**config.mk**
```make
export PLATFORM = sky130hd
export DESIGN_NAME = lc3_decode_out_queue
export DESIGN_NICKNAME = d
export VERILOG_FILES = /design/src/rtl/lc3_decode_out_queue.sv
export SDC_FILE = /design/constraint.sdc
export NUM_CORES = 1
export LEC_CHECK = 0
export BUFFER_PORTS_ARGS = -buffer_cell sky130_fd_sc_hd__clkbuf_2
export CORE_MARGIN = 5
export CORE_UTILIZATION = 40
export DETAILED_ROUTE_END_ITERATION = 12
export SLEW_MARGIN = 20
export SYNTH_ARGS = -nofsm -noshare
export SYNTH_HDL_FRONTEND = slang
export SYNTH_SLANG_ARGS = --single-unit
```
**constraint.sdc**
```tcl
create_clock -name clock -period 5 [get_ports clock]
set_input_delay 1 -clock clock [delete_from_list [all_inputs] [get_ports clock]]
set_output_delay 1 -clock clock [all_outputs]
set_load 0.01 [all_outputs]
```
$ cat src/rtl/control_unit_if.sv
// Control bundle between the sequencer and the accumulator datapath: opcode and
// flags flow into the controller, load strobes and mux/ALU selects flow out.
interface control_unit_if;
    logic [7:0] IR;
    logic [3:0] CCR_Result;
    logic       IR_Load;
    logic       MAR_Load;
    logic       PC_Load;
    logic       PC_Inc;
    logic       A_Load;
    logic       B_Load;
    logic [2:0] ALU_Sel;
    logic       CCR_Load;
    logic [1:0] Bus1_Sel;
    logic [1:0] Bus2_Sel;
    logic       write;

    modport master (
        input  IR, CCR_Result,
        output IR_Load, MAR_Load, PC_Load, PC_Inc, A_Load, B_Load,
               ALU_Sel, CCR_Load, Bus1_Sel, Bus2_Sel, write
    );

    modport slave (
        output IR, CCR_Result,
        input  IR_Load, MAR_Load, PC_Load, PC_Inc, A_Load, B_Load,
               ALU_Sel, CCR_Load, Bus1_Sel, Bus2_Sel, write
    );
endinterface
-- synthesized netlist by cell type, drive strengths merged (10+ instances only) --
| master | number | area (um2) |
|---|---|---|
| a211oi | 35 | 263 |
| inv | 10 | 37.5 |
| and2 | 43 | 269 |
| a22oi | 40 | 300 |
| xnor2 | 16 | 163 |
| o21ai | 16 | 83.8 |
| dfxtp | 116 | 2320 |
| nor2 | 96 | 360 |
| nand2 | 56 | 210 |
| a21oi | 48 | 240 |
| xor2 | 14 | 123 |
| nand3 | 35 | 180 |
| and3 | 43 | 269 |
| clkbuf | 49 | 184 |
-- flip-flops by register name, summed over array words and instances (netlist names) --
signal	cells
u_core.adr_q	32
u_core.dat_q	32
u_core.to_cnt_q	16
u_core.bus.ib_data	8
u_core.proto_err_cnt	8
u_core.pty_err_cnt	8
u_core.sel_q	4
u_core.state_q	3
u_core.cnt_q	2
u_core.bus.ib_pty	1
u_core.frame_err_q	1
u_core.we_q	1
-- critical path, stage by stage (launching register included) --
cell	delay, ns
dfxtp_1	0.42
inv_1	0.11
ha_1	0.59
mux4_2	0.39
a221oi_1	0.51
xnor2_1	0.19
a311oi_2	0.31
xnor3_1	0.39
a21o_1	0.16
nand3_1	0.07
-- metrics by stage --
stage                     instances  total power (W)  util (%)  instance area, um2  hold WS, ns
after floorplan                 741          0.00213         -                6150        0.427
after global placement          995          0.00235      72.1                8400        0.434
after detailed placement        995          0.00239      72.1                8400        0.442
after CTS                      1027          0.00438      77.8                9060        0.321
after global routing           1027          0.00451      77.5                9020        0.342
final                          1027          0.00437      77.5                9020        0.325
--- src/flat_wrapper.sv ---
// flat-port wrapper written by rule: the top's interface ports become plain ports
module s_acq_capture_flat 
#(
  parameter int DATA_W    = 12,
  parameter int CNT_W     = 16,
  parameter int ACC_SHIFT = 2
)
  (clk_dds, rst, entop, s_acq_en, adc_clk, adc_data, num_samples, sample_cnt, busy, done, overrun, out_if_out_data, out_if_out_valid, out_if_out_ready);
  s_acq_capture_if #(.DATA_W(DATA_W)) out_if_i ();
  input  logic clk_dds;
  input  logic rst;
  input  logic entop;
  input  logic s_acq_en;
  input  logic adc_clk;
  input  logic [DATA_W-1:0] adc_data;
  input  logic [CNT_W-1:0] num_samples;
  output logic [CNT_W-1:0] sample_cnt;
  output logic busy;
  output logic done;
  output logic overrun;
  output wire logic [$bits(out_if_i.out_data)-1:0] out_if_out_data;
  output wire logic [$bits(out_if_i.out_valid)-1:0] out_if_out_valid;
  input wire logic [$bits(out_if_i.out_ready)-1:0] out_if_out_ready;
  assign out_if_out_data = out_if_i.out_data;
  assign out_if_out_valid = out_if_i.out_valid;
  assign out_if_i.out_ready = out_if_out_ready;
  s_acq_capture #(.DATA_W(DATA_W), .CNT_W(CNT_W), .ACC_SHIFT(ACC_SHIFT)) u_core (.clk_dds(clk_dds), .rst(rst), .entop(entop), .s_acq_en(s_acq_en), .adc_clk(adc_clk), .adc_data(adc_data), .num_samples(num_samples), .out_if(out_if_i), .sample_cnt(sample_cnt), .busy(busy), .done(done), .overrun(overrun));
endmodule
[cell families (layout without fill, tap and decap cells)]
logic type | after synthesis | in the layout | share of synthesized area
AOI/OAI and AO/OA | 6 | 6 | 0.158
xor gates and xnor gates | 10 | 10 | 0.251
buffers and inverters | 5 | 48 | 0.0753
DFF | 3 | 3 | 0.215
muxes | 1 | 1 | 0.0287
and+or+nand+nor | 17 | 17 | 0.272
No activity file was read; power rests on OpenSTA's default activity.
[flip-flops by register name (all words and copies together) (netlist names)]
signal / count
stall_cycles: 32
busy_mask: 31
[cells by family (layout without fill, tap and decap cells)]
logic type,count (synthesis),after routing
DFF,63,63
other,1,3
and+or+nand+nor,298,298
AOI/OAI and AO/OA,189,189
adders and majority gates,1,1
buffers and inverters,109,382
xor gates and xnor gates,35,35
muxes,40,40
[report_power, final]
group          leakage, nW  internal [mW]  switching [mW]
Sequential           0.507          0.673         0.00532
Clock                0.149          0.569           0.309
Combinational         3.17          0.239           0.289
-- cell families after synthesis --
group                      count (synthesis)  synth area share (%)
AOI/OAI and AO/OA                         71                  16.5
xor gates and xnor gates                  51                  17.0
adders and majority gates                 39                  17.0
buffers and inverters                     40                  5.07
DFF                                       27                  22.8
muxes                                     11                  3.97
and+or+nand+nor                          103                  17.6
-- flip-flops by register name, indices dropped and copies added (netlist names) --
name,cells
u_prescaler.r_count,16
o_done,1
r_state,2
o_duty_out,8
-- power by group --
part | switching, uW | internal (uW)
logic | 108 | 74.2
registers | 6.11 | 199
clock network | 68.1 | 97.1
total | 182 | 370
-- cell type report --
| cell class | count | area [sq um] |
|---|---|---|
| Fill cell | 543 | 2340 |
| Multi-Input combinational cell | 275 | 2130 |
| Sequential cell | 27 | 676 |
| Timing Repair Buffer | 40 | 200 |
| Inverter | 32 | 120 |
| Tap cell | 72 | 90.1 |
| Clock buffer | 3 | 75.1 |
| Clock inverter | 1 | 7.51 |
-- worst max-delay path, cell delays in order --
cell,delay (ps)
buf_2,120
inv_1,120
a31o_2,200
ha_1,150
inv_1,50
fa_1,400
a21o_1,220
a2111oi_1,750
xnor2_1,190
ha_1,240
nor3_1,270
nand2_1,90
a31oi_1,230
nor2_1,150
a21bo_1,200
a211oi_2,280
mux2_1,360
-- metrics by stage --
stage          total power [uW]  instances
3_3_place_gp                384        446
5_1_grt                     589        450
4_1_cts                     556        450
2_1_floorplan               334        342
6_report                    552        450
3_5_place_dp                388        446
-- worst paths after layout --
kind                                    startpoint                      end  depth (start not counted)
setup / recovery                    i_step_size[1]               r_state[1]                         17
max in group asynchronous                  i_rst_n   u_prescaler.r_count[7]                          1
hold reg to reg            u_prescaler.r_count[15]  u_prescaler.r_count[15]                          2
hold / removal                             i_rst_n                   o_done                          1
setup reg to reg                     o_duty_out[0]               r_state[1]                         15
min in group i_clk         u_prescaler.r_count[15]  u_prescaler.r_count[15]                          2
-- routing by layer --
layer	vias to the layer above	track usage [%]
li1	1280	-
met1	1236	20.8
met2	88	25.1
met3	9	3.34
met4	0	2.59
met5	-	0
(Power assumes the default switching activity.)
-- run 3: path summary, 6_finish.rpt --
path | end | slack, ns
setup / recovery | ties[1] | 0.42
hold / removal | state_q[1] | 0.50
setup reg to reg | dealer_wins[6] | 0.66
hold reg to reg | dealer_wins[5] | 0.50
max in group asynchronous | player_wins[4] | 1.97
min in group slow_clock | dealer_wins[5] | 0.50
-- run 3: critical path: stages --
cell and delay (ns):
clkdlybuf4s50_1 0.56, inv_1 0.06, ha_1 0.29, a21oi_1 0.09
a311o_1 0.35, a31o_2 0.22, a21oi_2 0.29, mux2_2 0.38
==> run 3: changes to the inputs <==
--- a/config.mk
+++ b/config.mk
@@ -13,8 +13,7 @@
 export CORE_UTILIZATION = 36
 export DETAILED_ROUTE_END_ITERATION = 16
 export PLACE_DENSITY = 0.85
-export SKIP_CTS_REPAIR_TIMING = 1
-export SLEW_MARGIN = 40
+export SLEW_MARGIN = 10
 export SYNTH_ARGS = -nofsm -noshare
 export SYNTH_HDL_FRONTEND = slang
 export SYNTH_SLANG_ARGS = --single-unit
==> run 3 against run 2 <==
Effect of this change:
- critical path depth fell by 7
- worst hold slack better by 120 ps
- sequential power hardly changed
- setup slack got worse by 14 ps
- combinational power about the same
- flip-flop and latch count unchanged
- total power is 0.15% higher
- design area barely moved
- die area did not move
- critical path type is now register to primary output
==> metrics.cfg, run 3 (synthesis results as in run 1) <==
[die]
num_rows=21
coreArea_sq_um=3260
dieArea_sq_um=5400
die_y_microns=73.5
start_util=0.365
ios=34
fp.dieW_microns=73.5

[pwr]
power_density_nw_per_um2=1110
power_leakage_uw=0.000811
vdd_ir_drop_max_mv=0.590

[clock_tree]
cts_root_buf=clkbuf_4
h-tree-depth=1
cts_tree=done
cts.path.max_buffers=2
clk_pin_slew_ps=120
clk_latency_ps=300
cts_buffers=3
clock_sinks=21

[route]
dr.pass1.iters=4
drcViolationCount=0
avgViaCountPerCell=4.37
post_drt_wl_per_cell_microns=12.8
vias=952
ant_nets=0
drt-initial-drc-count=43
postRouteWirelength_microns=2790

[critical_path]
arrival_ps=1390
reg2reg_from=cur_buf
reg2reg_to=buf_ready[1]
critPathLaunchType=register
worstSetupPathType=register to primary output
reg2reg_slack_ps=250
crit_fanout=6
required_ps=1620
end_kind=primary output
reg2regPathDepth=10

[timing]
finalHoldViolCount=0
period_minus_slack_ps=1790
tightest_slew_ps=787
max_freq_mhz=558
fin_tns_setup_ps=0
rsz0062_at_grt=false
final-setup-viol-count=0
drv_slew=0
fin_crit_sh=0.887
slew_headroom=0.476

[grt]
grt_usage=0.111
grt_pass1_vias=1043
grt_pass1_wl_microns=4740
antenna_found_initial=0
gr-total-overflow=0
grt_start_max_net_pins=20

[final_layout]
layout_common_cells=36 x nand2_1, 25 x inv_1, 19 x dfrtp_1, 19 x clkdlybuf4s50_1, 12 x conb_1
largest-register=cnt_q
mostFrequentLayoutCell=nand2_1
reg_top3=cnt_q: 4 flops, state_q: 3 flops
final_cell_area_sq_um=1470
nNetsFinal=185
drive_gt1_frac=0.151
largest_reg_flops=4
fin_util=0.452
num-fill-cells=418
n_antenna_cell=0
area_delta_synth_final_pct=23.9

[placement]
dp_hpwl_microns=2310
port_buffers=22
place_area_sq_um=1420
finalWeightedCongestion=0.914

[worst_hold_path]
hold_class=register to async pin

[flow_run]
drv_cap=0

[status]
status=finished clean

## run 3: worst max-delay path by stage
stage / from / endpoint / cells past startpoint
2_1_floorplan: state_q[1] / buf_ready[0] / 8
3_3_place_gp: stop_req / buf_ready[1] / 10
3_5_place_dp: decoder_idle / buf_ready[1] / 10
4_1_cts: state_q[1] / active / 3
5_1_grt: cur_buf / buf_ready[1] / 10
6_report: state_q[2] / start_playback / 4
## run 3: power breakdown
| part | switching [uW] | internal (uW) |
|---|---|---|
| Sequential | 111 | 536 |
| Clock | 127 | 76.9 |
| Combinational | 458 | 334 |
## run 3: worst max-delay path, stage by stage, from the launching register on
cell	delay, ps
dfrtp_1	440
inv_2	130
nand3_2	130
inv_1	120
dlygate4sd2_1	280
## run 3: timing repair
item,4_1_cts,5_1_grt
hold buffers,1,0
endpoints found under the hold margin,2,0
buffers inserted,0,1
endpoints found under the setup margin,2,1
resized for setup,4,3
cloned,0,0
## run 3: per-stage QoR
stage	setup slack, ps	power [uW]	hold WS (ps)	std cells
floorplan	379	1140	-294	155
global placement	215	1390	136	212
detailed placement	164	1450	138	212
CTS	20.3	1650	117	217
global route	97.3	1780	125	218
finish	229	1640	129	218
### config.mk
export PLATFORM = sky130hd
export DESIGN_NAME = sw_debounce4
export DESIGN_NICKNAME = d
export VERILOG_FILES = /design/src/rtl/sw_debounce4.sv
export SDC_FILE = /design/constraint.sdc
export NUM_CORES = 1
export LEC_CHECK = 0
export BUFFER_PORTS_ARGS = -buffer_cell sky130_fd_sc_hd__buf_2
export CAP_MARGIN = 25
export CORE_MARGIN = 2
export CORE_UTILIZATION = 61
export DETAILED_ROUTE_END_ITERATION = 8
export HOLD_SLACK_MARGIN = 0.08
export PLACE_DENSITY = 0.88
export SETUP_SLACK_MARGIN = 0.02
export SLEW_MARGIN = 20
export SYNTH_ARGS = -nofsm -noshare
export SYNTH_HDL_FRONTEND = slang
export SYNTH_SLANG_ARGS = --single-unit
### constraint.sdc
create_clock -name clk -period 1.9 [get_ports clk]
set_input_delay 0.38 -clock clk [delete_from_list [all_inputs] [get_ports clk]]
set_output_delay 0.38 -clock clk [all_outputs]
set_load 0.01 [all_outputs]
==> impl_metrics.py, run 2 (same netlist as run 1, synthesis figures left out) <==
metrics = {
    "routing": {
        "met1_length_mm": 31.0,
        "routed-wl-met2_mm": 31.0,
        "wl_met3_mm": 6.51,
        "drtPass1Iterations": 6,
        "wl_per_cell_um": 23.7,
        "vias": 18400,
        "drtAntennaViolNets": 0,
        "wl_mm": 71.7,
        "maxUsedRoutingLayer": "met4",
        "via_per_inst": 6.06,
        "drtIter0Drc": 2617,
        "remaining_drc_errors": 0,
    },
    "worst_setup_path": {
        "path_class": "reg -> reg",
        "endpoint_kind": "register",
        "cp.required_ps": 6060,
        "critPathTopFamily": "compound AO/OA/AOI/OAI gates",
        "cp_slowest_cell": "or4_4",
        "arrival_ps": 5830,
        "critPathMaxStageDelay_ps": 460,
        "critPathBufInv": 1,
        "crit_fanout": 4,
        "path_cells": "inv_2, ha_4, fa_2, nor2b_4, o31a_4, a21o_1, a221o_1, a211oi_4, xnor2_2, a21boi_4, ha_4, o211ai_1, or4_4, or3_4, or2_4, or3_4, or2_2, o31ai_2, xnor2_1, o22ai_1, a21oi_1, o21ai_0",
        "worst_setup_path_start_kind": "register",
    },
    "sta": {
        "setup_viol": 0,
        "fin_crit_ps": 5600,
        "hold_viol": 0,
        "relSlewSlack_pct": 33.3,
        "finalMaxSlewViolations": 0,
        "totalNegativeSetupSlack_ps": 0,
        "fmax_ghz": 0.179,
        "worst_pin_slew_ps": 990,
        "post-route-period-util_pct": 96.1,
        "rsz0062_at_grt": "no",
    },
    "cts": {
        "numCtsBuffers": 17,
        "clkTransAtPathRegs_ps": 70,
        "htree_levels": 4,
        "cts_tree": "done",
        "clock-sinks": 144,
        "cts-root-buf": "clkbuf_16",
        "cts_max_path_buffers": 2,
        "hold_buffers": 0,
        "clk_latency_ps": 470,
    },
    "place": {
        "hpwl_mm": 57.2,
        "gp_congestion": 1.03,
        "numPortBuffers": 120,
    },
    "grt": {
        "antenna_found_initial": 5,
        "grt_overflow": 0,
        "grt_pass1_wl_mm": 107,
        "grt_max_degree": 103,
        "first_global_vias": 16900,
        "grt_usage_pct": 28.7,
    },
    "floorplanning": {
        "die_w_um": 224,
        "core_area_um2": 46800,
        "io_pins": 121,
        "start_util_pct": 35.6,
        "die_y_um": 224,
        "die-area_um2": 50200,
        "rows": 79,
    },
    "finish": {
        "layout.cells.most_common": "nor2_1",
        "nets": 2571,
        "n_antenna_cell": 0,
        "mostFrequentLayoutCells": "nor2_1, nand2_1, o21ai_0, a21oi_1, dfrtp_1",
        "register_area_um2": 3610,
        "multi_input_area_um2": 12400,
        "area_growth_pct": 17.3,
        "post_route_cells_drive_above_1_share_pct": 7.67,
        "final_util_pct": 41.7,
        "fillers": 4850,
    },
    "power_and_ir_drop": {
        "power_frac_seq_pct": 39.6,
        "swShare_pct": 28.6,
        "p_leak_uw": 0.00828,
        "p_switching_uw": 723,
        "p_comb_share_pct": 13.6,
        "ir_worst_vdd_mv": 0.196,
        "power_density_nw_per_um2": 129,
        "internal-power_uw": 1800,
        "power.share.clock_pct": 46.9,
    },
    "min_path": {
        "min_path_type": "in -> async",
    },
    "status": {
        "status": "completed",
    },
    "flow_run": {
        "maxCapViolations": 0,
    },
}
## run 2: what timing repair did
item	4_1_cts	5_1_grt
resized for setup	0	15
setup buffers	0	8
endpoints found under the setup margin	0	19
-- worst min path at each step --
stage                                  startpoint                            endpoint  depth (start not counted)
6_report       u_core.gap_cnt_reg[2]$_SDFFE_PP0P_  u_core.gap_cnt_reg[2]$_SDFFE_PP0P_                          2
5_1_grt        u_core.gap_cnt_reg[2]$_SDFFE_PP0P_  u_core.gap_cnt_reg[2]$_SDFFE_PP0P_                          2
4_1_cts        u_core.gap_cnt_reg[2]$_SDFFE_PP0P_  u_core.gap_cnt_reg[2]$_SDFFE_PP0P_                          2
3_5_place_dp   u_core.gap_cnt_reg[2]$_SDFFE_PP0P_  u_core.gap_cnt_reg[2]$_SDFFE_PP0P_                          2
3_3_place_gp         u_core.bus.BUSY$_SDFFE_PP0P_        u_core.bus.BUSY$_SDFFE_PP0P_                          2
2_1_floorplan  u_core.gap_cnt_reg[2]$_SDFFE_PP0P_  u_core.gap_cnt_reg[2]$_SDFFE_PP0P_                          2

■ Exercise aim
Proceeding from the line containing "AOI/OAI and AO/OA | 6 | 6 | 0.158" through the line containing "area share (%)", transcribe the lines above exactly, both end lines included.

■ Answer for this exercise
AOI/OAI and AO/OA | 6 | 6 | 0.158
xor gates and xnor gates | 10 | 10 | 0.251
buffers and inverters | 5 | 48 | 0.0753
DFF | 3 | 3 | 0.215
muxes | 1 | 1 | 0.0287
and+or+nand+nor | 17 | 17 | 0.272
No activity file was read; power rests on OpenSTA's default activity.
[flip-flops by register name (all words and copies together) (netlist names)]
signal / count
stall_cycles: 32
busy_mask: 31
[cells by family (layout without fill, tap and decap cells)]
logic type,count (synthesis),after routing
DFF,63,63
other,1,3
and+or+nand+nor,298,298
AOI/OAI and AO/OA,189,189
adders and majority gates,1,1
buffers and inverters,109,382
xor gates and xnor gates,35,35
muxes,40,40
[report_power, final]
group          leakage, nW  internal [mW]  switching [mW]
Sequential           0.507          0.673         0.00532
Clock                0.149          0.569           0.309
Combinational         3.17          0.239           0.289
-- cell families after synthesis --
group                      count (synthesis)  synth area share (%)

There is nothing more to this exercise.